===== /design/flow/config.mk =====
export PLATFORM = sky130hd
export DESIGN_NAME = SPI
export DESIGN_NICKNAME = SPI
export VERILOG_FILES = /design/flow/design.v
export SDC_FILE = /design/flow/constraint.sdc
export NUM_CORES = 4
export LEC_CHECK = 1
export CORE_UTILIZATION = 30

===== /design/flow/constraint.sdc =====
current_design SPI

set clk_period 7.1
set clk_io_pct 0.2

create_clock -name clk0 -period $clk_period [get_ports {Clk}]

set non_clock_inputs [all_inputs -no_clocks]
set_input_delay [expr $clk_period * $clk_io_pct] -clock clk0 $non_clock_inputs
set_output_delay [expr $clk_period * $clk_io_pct] -clock clk0 [all_outputs]

===== /design/flow/design.v =====
`timescale 1ns / 1ps
module SPI #(
    parameter DATA_WIDTH = 32,
              ADDR_WIDTH = 16
) (
    input                       Clk,
    input                       aRst_n,
    input  [DATA_WIDTH - 1 : 0] TXData,       
    input                       TXDataValid,  
    output                      RWType,       
    output [DATA_WIDTH - 1 : 0] RXData,       
    output                      RXDataValid,  
    output [ADDR_WIDTH - 1 : 0] RXAddr,       
    output                      RXAddrValid,  
    input                       CS,           
    input                       SCK,         
    input                       MOSI,        
    output                      MISO,        
    output                      RXAck        
);
    localparam  LP_SPI_STATE_IDLE     = 7'b0000001,
                LP_SPI_STATE_RW       = 7'b0000010,
                LP_SPI_STATE_ADDR     = 7'b0000100,
                LP_SPI_STATE_ADDR_ACK = 7'b0001000,
                LP_SPI_STATE_RX       = 7'b0010000,
                LP_SPI_STATE_TX       = 7'b0100000,
                LP_SPI_STATE_RX_ACK   = 7'b1000000;
    wire                          wCSPosedge;
    wire                          wCSNegedge;
    wire                          wSCKPosedge;
    wire                          wSCKNegedge;
    reg     [              1 : 0] rCS_f;
    reg     [              1 : 0] rSCK_f;
    reg     [              6 : 0] rCurState;
    reg     [              6 : 0] rNxtState;
    reg     [              4 : 0] rCounter;
    reg                           rCounterDone;
    reg                           rRWType;         
    reg                           rRXDataValid;
    reg                           rRXAddrValid;
    reg     [ADDR_WIDTH  - 1 : 0] rRXAddr;
    reg     [DATA_WIDTH  - 1 : 0] rRXData;
    reg     [DATA_WIDTH  - 1 : 0] rTXData;
    reg                           rMISO;
    reg                           rRXAck;
    always @ (posedge Clk or negedge aRst_n) begin
        if (!aRst_n) begin
            rCS_f <= 2'b11;
            rSCK_f <= 2'b00;
        end else begin
            rCS_f <= {rCS_f[0],CS};
            rSCK_f <= {rSCK_f[0],SCK};
        end
    end
    assign  wCSPosedge  = ~rCS_f[1] &  rCS_f[0];
    assign  wCSNegedge  =  rCS_f[1] & ~rCS_f[0];
    assign  wSCKPosedge = ~rSCK_f[1] &  rSCK_f[0];
    assign  wSCKNegedge =  rSCK_f[1] & ~rSCK_f[0];
    always @ (posedge Clk or negedge aRst_n) begin
        if (!aRst_n) begin
            rTXData <= 0;
        end else if (wCSPosedge) begin
            rTXData <= 0;
        end else if (TXDataValid) begin
            rTXData <= TXData;
        end
    end
    always @ (posedge Clk or negedge aRst_n) begin
        if (!aRst_n) begin
            rCurState <= LP_SPI_STATE_IDLE;
        end else begin
            rCurState <= rNxtState;
        end
    end  
    always @ (*) begin
        rNxtState  =   rCurState;  
        case (rCurState)
        LP_SPI_STATE_IDLE : begin
                if (wCSNegedge) begin
                    rNxtState = LP_SPI_STATE_RW;
                end else begin
                    rNxtState = LP_SPI_STATE_IDLE;
                end
            end
        LP_SPI_STATE_RW : begin
                if (wCSPosedge) begin
                    rNxtState = LP_SPI_STATE_IDLE;
                end else if (rCounterDone) begin
                    rNxtState = LP_SPI_STATE_ADDR;
                end
            end
        LP_SPI_STATE_ADDR : begin
                if (wCSPosedge) begin
                    rNxtState = LP_SPI_STATE_IDLE;
                end else if (rCounterDone) begin
                    rNxtState = LP_SPI_STATE_ADDR_ACK;
                end
            end
        LP_SPI_STATE_ADDR_ACK : begin
                if (wCSPosedge) begin
                    rNxtState = LP_SPI_STATE_IDLE;
                end else if (rCounterDone) begin
                    if (rRWType) begin    
                        rNxtState = LP_SPI_STATE_RX;
                    end else begin
                        rNxtState = LP_SPI_STATE_TX;
                    end
                end
            end
        LP_SPI_STATE_RX : begin
                if (wCSPosedge) begin
                    rNxtState = LP_SPI_STATE_IDLE;
                end else if (rCounterDone) begin
                    rNxtState = LP_SPI_STATE_RX_ACK;
                end
            end
        LP_SPI_STATE_TX : begin
                if (wCSPosedge) begin
                    rNxtState = LP_SPI_STATE_IDLE;
                end else if (rCounterDone) begin
                    rNxtState = LP_SPI_STATE_IDLE;
                end
            end
        LP_SPI_STATE_RX_ACK : begin
                if (wCSPosedge) begin
                    rNxtState = LP_SPI_STATE_IDLE;
                end else if (rCounterDone) begin
                    rNxtState = LP_SPI_STATE_IDLE;
                end
            end
        default : begin end
        endcase
    end
    always @ (posedge Clk or negedge aRst_n) begin
        if (!aRst_n) begin
            rCounter  <= 0;
            rRWType   <= 0;
            rRXAddr   <= 0;
            rRXData   <= 0;
            rMISO     <= 0;
        end else if (wCSPosedge)begin
            rCounter  <= 0;
            rRWType   <= 0;
            rRXAddr   <= 0;
            rRXData   <= 0;
            rMISO     <= 0;
        end else begin
            case (rCurState)
            LP_SPI_STATE_IDLE : begin
                    rCounter <= 0;
                end
            LP_SPI_STATE_RW : begin
                    if (rCounterDone) begin
                        rCounter <= 0;
                    end else if (wSCKPosedge) begin
                        rCounter <= rCounter + 1;
                        rRWType  <= MOSI;
                    end
                end
            LP_SPI_STATE_ADDR : begin
                    if (rCounterDone) begin
                        rCounter <= 0;
                    end else if (wSCKPosedge) begin
                        rCounter <= rCounter + 1;
                        rRXAddr  <= {MOSI,rRXAddr[ADDR_WIDTH - 1 : 1]};
                    end
                end
            LP_SPI_STATE_ADDR_ACK : begin
                    if (rCounterDone) begin
                        rCounter <= 0;
                    end else if (wSCKPosedge) begin
                        rCounter <= rCounter + 1;
                    end
                end
            LP_SPI_STATE_RX : begin
                    if (rCounterDone) begin
                        rCounter <= 0;
                    end else if (wSCKPosedge) begin
                        rCounter <= rCounter + 1;
                        rRXData  <= {MOSI,rRXData[DATA_WIDTH - 1 : 1]};
                    end
                end
            LP_SPI_STATE_TX : begin
                    if (rCounterDone) begin
                        rCounter <= 0;
                    end else if (wSCKNegedge) begin
                        rCounter <= rCounter + 1;
                        rMISO    <= rTXData[rCounter];  
                    end
                end
            LP_SPI_STATE_RX_ACK : begin
                    if (rCounterDone) begin
                        rCounter <= 0;
                    end else if (wSCKPosedge) begin
                        rCounter <= rCounter + 1;  
                    end
                end
            default : begin end
            endcase
        end
    end 
    always @ (posedge Clk or negedge aRst_n) begin
        if (!aRst_n) begin
            rCounterDone <= 0;
            rRXDataValid <= 0;
            rRXAddrValid <= 0;
        end else if (wCSPosedge) begin
            rCounterDone <= 0;
            rRXDataValid <= 0;
            rRXAddrValid <= 0;
        end else begin
            case (rNxtState)
            LP_SPI_STATE_IDLE : begin
                    rCounterDone <= 0;
                    rRXDataValid <= 0;
                    rRXAddrValid <= 0;
                end
            LP_SPI_STATE_RW : begin
                    if (rCounter == 0 && wSCKPosedge) begin
                        rCounterDone <= 1;
                    end else begin
                        rCounterDone <= 0;
                    end
                end
            LP_SPI_STATE_ADDR : begin
                    if (rCounter + 1 == ADDR_WIDTH && wSCKPosedge) begin
                        rCounterDone <= 1;
                        rRXAddrValid <= 1;
                    end else begin
                        rCounterDone <= 0;
                        rRXAddrValid <= 0;
                    end
                end
            LP_SPI_STATE_ADDR_ACK : begin
                    rRXAddrValid <= 0;
                    if (rCounter == 0 && wSCKPosedge) begin
                        rCounterDone <= 1;
                    end else begin
                        rCounterDone <= 0;
                    end
                end
            LP_SPI_STATE_RX : begin
                    if (rCounter + 1 == DATA_WIDTH && wSCKPosedge) begin
                        rCounterDone <= 1;
                        rRXDataValid <= 1;
                    end else begin
                        rCounterDone <= 0;
                        rRXDataValid <= 0;
                    end
                end
            LP_SPI_STATE_TX : begin
                    if (rCounter + 1 == DATA_WIDTH && wSCKNegedge) begin
                        rCounterDone <= 1;
                    end else begin
                        rCounterDone <= 0;
                    end
                end
            LP_SPI_STATE_RX_ACK : begin
                    if (rCounter == 0 && wSCKPosedge) begin
                        rCounterDone <= 1;
                    end else begin
                        rCounterDone <= 0;
                    end
                end
            default : begin end
            endcase
        end 
    end
    always @ (posedge Clk or negedge aRst_n) begin
        if(!aRst_n) begin
            rRXAck <= 0;
        end else if (wCSPosedge) begin
            rRXAck <= 0;
        end else begin
            rRXAck <= ((rNxtState == LP_SPI_STATE_ADDR_ACK) || (rNxtState == LP_SPI_STATE_RX_ACK)) ? 1 : 0;
        end
    end
    assign  RWType          =   rRWType;
    assign  RXAddr          =   rRXAddr;
    assign  RXAddrValid     =   rRXAddrValid;
    assign  RXData          =   rRXData;
    assign  RXDataValid     =   rRXDataValid;
    assign  MISO            =   rMISO;
    assign  RXAck           =   rRXAck;
endmodule

===== /design/flow/run.sh =====
#!/bin/bash
# OpenROAD 26Q1-2900-gdf79404cd8, Yosys 0.63+post, stock flow scripts
make -C /OpenROAD-flow-scripts/flow DESIGN_CONFIG=/design/flow/config.mk WORK_HOME=/design/flow/orfs finish

==> Slide: Implementation Results <==
Flow Results at a Glance

Detailed routing
  • N_diodes: 0
  • Total Wirelength: 10700 µm
  • Drt wl/cell: 13.5 µm
  • Starting DRC count in detailed routing: roughly 200
  • ANT nets after route: 0
  • DR pass1 iterations: 4
  • Vias per inst: approximately 4.8
  • Via count: between 3000 and 4000
  • Residual DRC: 0

Clocking
  • Clock tree from TritonCTS: yes
  • Clk buf depth: 2
  • CTS sink cnt: between 100 and 150
  • PostCTS Resize Cnt: 0
  • Reg clk slew, reported paths: approximately 60 ps
  • Hold-fix buffers, CTS: 0
  • CTS Buf Count: 9
  • CTS H-tree lvls: 3
  • # Post-CTS Setup Buffers: 0
  • Skew-Pair Late Insertion Delay: ~350 ps
  • Clock root cell: clkbuf_16

GRT
  • GRT Total Usage: 14.0%
  • GR Overflow Total: 0
  • Number of global-route vias before repair: around 3700
  • Initial antenna violation count: 0
  • Largest net degree at the start of global routing: 65
  • First-pass GRT wire length: 18400 µm

Worst setup path
  • WP buf/inv: 1
  • Slowest-stage cell, CP: clkdlybuf4s50_1
  • FF-to-FF setup slack: between 4000 and 5000 ps
  • CP Max Fanout: 4
  • Worst EP required: around 5700 ps
  • CP Cell Sequence: clkdlybuf4s50_1
  • Worst setup EP type: primary output
  • Critical path class: flop to primary output
  • Worst Path Arrival: 1230 ps
  • Critical path's top delay family: buffers and inverters
  • Critical path's largest stage delay: 480 ps
  • Setup crit start kind: flop

Timing
  • Max Slew Vio Count: 0
  • Setup tns final: 0 ps
  • Crit share post-route: approximately 37%
  • Worst relative slew slack: a little over half
  • Clock Skew: roughly 8.0 ps
  • Final hold violation count: 0
  • Worst slew pin tran: between 700 and 800 ps
  • Worst hold slack: between 400 and 500 ps
  • RSZ-0062 raised after global routing: no
  • Tmin final: roughly 2700 ps
  • Max Freq: about 0.38 GHz
  • Final setup fails: 0

Pwr
  • Static Leak: between 2 and 3 nW
  • Pwr/cell area: about 220 mW/mm²
  • Final Power: 1.41 mW
  • Max rail drop VDD: roughly 0.13 mV

Hold path
  • Worst hold path type: flop to flop

Floorplan
  • FP Rows: 46
  • Vertical die size: 129 µm
  • FP Util: between 30 and 40%
  • Io pins: slightly above 90
  • Die X-Extent: about 130 µm
  • Core Box Area: ~0.016 mm²
  • Die area: ~0.017 mm²

Logic synthesis
  • Synth Seq Share: between 50% and 60%
  • Ys cells: ~500
  • Top cells by count: 110 x nand2_1, 99 x dfrtp_1, 57 x o21ai_0, 44 x nor2_1, 35 x mux2i_1
  • Area share, top type: just over 50%
  • Post-Syn Area: 0.00487 mm²
  • Most numerous cell in the Yosys netlist: nand2_1
  • Cell Type Count: 56
  • Yosys stat chip area: 0.00487 mm²
  • Average cell area after synthesis: 9.76 µm²
  • Number of enable flip-flop cells: 0
  • Yosys top cell by area: dfrtp_1
  • Ys Warns: 1
  • Async SR Flop Fraction: 100%
  • Synth flops: approximately 100
  • Top cells by area: dfrtp_1 51%, nand2_1 8.5%, mux2i_1 7.2%
  • Ys flop type: dfrtp_1
  • Syn Inst Count: ~500

Final layout
  • Comb area: ~0.0022 mm²
  • Share of cells above drive strength 1: slightly above 9%
  • Layout area overhead: 28.8%
  • Sequential Area: about 0.0026 mm²
  • Layout filler cell count: 1518

Flow run
  • # Max-Cap Violations: 0
  • Tool Warnings: 27

Place
  • Input/output buffers: around 90
  • DP HPWL: roughly 7300 µm
  • Routability cong.: roughly 0.9

Outcome
  • Status: finished clean
==> metal layers <==
metal	track usage [%]	vias up	part of all wire, %
li1	-	1855	-
met3	2.40	12	4.6
met5	0	-	0
met4	1.80	0	1.4
met1	21.8	1810	48
met2	21.5	82	46
==> logic make-up after synthesis <==
logic type      after synthesis  share of synthesized area, %
simple gates                206                          19.3
flops                       102                          52.5
fa+ha+maj                     3                         0.771
buf+inv                      44                          3.78
xor+xnor                      3                         0.540
compound gates               96                          11.5
mux                          45                          11.6
==> final timing paths <==
kind	depth (start not counted)	end	from
setup / recovery	1	RWType	rRWType
hold / removal	0	rCS_f[1]	rCS_f[0]
setup reg to reg	6	rCounterDone	rCounterDone
hold reg to reg	0	rCS_f[1]	rCS_f[0]
max in group asynchronous	2	rCurState[1]	aRst_n
min in group asynchronous	1	rRXData[27]	aRst_n
==> sequential cells by signal, indices dropped and copies added, names as in the netlist <==
name and flops:
rCS_f 2, rCounter 5, rCounterDone 1, rCurState 7, rMISO 1, rRWType 1, rRXAck 1, rRXAddr 16
rRXAddrValid 1, rRXData 32, rRXDataValid 1, rSCK_f 2, rTXData 32
==> cells in the final DEF, fill, tap and decap left out, types with 4 or more instances in the layout <==
master	count
nand2_1	110
dfrtp_1	99
clkdlybuf4s50_1	88
o21ai_0	57
nor2_1	44
mux2i_1	35
a21oi_1	13
mux4_2	9
clkbuf_16	9
nand3_1	7
buf_4	7
inv_1	6
or3_1	6
o211ai_1	5
nor2b_1	5
nor3_1	5
nand2b_1	4
==> where the power goes <==
| group | internal [mW] | leakage [nW] | total (mW) | switching (mW) |
|---|---|---|---|---|
| Sequential | 0.623 | 1.36 | 0.673 | 0.0496 |
| Clock | 0.296 | 0.156 | 0.512 | 0.217 |
| Combinational | 0.120 | 1.12 | 0.223 | 0.103 |
==> metrics by stage <==
stage	instance area [µm²]	utilization, %	setup WS, ps	cells
final	6270	39.5	4450	790
after global routing	6270	39.5	4380	790
after CTS	6270	39.5	4400	790
after detailed placement	5950	37.5	4450	774
after global placement	5950	37.5	4470	774
after floorplan	4870	-	4620	499
==> layout make-up <==
class | instances | share of cell area, %
multi-input combinational | 353 | 34.5
clock buffer | 11 | 4.03
inverter | 7 | 0.419
timing repair buffer | 96 | 15.0
clock inverter | 5 | 1.04
sequential | 102 | 40.8
tap | 216 | 4.31
No activity file was given, so power comes from the tool's default toggle rates.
* * *
*Task requirements*: Retype, in the same exact form, the lines of the material above from the line holding "global routing: 65" through the line holding "to primary output".

*Task answer*:
  • Largest net degree at the start of global routing: 65
  • First-pass GRT wire length: 18400 µm

Worst setup path
  • WP buf/inv: 1
  • Slowest-stage cell, CP: clkdlybuf4s50_1
  • FF-to-FF setup slack: between 4000 and 5000 ps
  • CP Max Fanout: 4
  • Worst EP required: around 5700 ps
  • CP Cell Sequence: clkdlybuf4s50_1
  • Worst setup EP type: primary output
  • Critical path class: flop to primary output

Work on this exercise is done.